How To Treat Gum Disease

how-to-treat-gum-disease.

The more advanced the stage, the more complicated and costly the treatment for gum disease becomes, including:

  • Pocket reduction surgery: This is common at the moderate to advanced stages where plaque and tartar are out of reach for hygienists. The treatment reaches under the gums, which requires an incision, allowing the periodontist to reach the tooth roots. They then clean your teeth, reposition your gums and stitch them into place. The use of lasers is becoming more common and tends to be more comfortable. LANAP (Laser-Assisted New Attachment Procedure) doesn’t require a scalpel to make the incision and can target the diseased tissue while keeping healthy tissue intact.
  • Bone grafting: Bone loss in the more advanced stages is treated with bone grafting once the infection is eliminated. Bone grafting material is used to rebuild and repair bone erosion, allowing your body to naturally regenerate bone.
  • Gum grafting: In this case, lost gum tissue is replaced to cover exposed roots and create a healthier gumline. Tissue is removed from the roof of your mouth and grafted to the damaged area. 

Can Gum Disease Be Prevented?

can-gum-disease-be-prevented - A family is brushing their teeth

The silly thing about gum disease is that it is completely preventable! Proper brushing and flossing in hand with regular dental cleanings and check-ups greatly reduce the risk, while ensuring those prone to gum disease receive professional recommendations to protect against it.

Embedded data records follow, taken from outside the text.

File: src/logic/backend_macros.svh
`ifndef BACKEND_MACROS_SVH
`define BACKEND_MACROS_SVH

`define REG_COUNT     32
`define DATA_WIDTH    32

// Tag 0 stays reserved for "no dependency".
`define ROB_DEPTH     8
`define ROB_TAG_WIDTH 3

`endif

File: src/logic/backend_pkg.sv
`default_nettype none

`include "backend_macros.svh"

package backend_pkg;

    typedef logic [`DATA_WIDTH-1:0]        data_t;
    typedef logic [$clog2(`REG_COUNT)-1:0] reg_idx_t;
    typedef logic [`ROB_TAG_WIDTH-1:0]     rob_tag_t;  // Zero means not waiting.
    typedef logic [1:0]                    op_t;

    localparam op_t OP_ADD = 2'd0;
    localparam op_t OP_SUB = 2'd1;
    localparam op_t OP_AND = 2'd2;
    localparam op_t OP_XOR = 2'd3;

endpackage

`default_nettype wire

File: src/logic/backend_ifs.sv
`timescale 1ns/10ps
`default_nettype none

// Source lookups from dispatch into the register file.
interface regread_if import backend_pkg::*; ();
    reg_idx_t rs1;
    reg_idx_t rs2;
    data_t    val1;
    data_t    val2;
    rob_tag_t dep1;
    rob_tag_t dep2;

    modport dispatch (output rs1, rs2, input val1, val2, dep1, dep2);
    modport regfile  (input rs1, rs2, output val1, val2, dep1, dep2);
endinterface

Therefore, proper oral hygiene is your number one defense against gum disease. Seeing your dentist regularly and discussing your health conditions and history also ensures your dentist addresses your risks. You’ll receive recommendations based on your condition whether it is more frequent professional cleanings, special tools to assist with flossing, or a prescription mouthwash to tackle bacteria. 

Can There Be Complications Of Gum Disease?

Unfortunately, without treatment, gum disease can only get worse. This increases the risk of infection, pain, bone loss and, ultimately, tooth loss. Also, gum disease impacts your overall health and has been linked to dementia, heart disease, stroke, and the worsening effects of diabetes.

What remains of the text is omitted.